ツル 国内最大の越冬地に今シーズン初の飛来確認 鹿児島 出水

国内最大のツルの越冬地として知られる鹿児島県出水市で17日、今シーズン初めてとなるツルの飛来が確認されました。昨シーズン、鳥インフルエンザによってツルが大量死したことから、出水市などは監視を強めることにしています。

出水市の出水平野は毎年、1万羽を超えるマナヅルやナベヅルがシベリアなどから渡ってくる国内最大のツルの越冬地で、飛来するツルは国の特別天然記念物に指定されています。

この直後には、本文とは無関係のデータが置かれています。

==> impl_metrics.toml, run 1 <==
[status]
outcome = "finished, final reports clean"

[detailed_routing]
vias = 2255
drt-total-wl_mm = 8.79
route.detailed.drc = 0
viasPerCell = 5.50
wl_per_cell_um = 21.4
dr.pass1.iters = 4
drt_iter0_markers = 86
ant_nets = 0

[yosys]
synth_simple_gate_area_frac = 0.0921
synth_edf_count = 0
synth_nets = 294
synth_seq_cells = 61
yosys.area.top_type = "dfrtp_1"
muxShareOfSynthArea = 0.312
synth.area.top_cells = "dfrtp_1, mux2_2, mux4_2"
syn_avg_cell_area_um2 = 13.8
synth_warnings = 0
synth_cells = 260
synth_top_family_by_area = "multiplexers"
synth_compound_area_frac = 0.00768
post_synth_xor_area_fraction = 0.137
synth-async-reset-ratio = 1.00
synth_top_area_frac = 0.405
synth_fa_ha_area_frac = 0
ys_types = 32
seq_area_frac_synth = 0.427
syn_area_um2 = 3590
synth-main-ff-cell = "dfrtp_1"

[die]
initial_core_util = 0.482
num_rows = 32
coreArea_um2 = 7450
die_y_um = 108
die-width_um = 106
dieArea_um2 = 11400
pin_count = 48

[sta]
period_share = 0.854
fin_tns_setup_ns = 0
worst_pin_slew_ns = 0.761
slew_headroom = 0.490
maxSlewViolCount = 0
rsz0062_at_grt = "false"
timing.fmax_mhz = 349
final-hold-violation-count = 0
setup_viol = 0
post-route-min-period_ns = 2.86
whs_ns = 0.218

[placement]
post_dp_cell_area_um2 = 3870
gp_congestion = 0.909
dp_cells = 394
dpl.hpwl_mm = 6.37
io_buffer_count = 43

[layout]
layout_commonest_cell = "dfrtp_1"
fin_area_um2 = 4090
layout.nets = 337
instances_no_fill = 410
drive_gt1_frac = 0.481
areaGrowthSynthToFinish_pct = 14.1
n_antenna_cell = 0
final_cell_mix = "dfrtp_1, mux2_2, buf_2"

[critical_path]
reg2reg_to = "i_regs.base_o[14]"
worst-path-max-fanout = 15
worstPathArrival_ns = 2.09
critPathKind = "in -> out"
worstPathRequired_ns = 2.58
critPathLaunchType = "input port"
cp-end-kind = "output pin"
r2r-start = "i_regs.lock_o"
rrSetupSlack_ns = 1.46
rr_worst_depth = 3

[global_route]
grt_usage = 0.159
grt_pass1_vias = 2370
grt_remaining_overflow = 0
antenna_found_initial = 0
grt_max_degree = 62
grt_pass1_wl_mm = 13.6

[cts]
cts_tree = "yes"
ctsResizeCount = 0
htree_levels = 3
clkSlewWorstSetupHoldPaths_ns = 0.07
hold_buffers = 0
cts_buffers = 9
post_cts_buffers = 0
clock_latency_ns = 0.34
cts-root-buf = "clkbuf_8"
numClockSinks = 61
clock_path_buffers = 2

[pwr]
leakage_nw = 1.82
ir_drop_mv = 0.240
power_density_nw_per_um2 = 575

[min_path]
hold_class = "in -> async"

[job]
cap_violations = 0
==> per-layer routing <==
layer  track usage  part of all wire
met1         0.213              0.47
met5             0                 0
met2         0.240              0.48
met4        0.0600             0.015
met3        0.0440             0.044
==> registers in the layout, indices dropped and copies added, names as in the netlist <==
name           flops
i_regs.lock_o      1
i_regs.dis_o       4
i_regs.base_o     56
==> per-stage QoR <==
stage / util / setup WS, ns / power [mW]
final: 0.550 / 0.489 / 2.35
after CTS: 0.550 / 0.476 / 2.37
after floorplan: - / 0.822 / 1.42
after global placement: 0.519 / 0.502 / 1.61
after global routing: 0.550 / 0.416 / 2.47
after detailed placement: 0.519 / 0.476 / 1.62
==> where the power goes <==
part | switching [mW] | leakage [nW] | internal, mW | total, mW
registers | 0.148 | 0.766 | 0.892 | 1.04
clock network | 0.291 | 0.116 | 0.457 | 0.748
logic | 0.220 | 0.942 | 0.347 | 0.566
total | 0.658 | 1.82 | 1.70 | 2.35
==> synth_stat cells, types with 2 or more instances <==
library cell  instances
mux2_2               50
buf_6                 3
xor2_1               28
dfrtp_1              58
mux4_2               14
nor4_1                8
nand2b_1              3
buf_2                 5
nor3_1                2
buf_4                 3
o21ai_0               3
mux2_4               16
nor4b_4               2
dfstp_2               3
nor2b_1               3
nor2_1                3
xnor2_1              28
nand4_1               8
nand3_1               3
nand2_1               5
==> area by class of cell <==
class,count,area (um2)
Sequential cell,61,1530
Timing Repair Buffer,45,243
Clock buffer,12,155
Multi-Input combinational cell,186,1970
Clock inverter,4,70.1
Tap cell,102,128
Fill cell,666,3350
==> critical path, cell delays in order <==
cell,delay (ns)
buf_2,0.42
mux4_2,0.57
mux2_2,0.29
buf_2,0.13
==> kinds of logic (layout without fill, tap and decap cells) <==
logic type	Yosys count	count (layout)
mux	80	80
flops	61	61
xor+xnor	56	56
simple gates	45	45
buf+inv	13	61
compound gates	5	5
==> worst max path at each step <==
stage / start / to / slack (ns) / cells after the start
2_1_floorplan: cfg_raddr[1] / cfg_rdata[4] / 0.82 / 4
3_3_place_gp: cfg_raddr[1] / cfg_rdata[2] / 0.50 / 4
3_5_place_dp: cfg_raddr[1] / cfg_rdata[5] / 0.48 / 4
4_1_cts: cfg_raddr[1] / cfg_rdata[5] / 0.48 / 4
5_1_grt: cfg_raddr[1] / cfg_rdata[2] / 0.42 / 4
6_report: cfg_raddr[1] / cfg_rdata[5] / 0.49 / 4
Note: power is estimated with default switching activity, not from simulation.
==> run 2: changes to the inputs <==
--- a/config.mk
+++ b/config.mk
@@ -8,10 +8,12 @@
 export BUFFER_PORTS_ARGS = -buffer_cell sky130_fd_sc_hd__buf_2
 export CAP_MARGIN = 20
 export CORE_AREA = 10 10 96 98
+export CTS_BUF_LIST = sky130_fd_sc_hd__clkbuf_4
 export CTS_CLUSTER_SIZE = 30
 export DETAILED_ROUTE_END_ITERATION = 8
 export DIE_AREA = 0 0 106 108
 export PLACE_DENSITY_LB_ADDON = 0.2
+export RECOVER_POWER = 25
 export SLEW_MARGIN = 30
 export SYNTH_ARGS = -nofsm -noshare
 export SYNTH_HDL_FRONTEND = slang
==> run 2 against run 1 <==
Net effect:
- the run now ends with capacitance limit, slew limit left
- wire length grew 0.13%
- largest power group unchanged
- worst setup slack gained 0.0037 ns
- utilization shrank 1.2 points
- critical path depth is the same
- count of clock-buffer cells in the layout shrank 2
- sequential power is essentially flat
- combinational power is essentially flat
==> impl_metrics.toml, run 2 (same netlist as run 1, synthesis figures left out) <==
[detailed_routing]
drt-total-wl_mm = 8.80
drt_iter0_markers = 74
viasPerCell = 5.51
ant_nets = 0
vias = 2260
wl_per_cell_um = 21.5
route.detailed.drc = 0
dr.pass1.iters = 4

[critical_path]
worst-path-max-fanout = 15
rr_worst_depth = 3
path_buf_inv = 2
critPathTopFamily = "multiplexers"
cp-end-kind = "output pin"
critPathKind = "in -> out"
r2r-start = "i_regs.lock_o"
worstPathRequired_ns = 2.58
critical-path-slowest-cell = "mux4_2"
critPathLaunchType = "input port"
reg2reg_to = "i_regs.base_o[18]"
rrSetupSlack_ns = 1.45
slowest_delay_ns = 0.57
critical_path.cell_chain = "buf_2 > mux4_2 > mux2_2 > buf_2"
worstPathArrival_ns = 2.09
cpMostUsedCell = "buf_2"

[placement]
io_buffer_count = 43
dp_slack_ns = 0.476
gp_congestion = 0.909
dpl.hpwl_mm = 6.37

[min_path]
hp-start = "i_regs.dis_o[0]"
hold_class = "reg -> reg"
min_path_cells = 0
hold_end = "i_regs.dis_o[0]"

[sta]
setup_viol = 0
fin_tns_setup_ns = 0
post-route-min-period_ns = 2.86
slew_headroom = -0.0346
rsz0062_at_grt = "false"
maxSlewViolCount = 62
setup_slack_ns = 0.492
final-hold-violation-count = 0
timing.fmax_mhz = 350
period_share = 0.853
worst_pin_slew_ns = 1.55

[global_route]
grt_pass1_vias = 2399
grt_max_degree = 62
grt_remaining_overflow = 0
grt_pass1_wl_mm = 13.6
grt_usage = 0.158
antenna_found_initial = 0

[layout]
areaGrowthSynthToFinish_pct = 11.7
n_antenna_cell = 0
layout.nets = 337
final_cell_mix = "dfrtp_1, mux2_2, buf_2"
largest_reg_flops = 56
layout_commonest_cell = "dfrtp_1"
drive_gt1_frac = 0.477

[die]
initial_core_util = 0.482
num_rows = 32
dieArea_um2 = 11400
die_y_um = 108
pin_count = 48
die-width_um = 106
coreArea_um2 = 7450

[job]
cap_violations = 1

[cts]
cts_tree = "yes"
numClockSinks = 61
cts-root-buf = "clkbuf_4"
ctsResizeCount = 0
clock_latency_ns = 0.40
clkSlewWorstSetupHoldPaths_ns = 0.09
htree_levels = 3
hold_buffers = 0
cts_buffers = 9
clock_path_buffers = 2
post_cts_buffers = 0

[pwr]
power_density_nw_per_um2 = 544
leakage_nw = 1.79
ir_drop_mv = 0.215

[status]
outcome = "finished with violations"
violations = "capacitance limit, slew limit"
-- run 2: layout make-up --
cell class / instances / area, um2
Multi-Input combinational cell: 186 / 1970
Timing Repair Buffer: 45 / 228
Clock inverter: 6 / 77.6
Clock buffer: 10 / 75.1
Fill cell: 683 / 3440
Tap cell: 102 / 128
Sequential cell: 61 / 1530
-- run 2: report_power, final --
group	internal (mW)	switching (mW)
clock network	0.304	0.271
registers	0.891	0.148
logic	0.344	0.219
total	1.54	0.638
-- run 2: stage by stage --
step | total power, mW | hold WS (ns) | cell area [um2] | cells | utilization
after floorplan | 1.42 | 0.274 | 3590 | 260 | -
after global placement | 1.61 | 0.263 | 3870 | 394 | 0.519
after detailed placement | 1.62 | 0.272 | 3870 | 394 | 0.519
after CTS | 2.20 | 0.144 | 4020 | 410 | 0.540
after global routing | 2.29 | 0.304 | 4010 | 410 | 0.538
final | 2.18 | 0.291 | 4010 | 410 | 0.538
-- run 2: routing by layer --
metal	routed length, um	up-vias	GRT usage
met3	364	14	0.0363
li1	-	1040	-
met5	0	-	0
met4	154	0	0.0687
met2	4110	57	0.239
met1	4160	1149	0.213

出水平野の東干拓では17日午前6時半ごろ、昨シーズンからとどまっていた12羽のツルに加えて、ナベヅル5羽が降り立っているのを地元の住民が見つけ、連絡を受けた県ツル保護会が今シーズン、初めてとなるツルの飛来を確認しました。

ツルの初飛来は去年より5日遅いものの、平年並みだということです。

出水平野では昨シーズン、1万74羽のツルが飛来し、26シーズン連続で1万羽を超えましたが、飛来してから鳥インフルエンザが流行し、過去最多となるおよそ1500羽が死にました。

このため、出水市や県ツル保護会では弱ったツルがいないかなど監視に一層力を入れるほか、観光客などに消毒を徹底するよう呼びかけるということです。

ツルの飛来はことし12月にかけてピークを迎え、来年1月下旬ごろ、北に向けて飛び立つ「北帰行」が始まる見通しです。

出水市ツル博物館の堀昌伸館長は「ナベヅルは世界の8割から9割が出水平野に集まると言われ、人が近くでツルを観察できる非常に珍しい場所です。鳥インフルエンザなどの防疫対策を徹底しながら観光を進めていきたい」と話していました。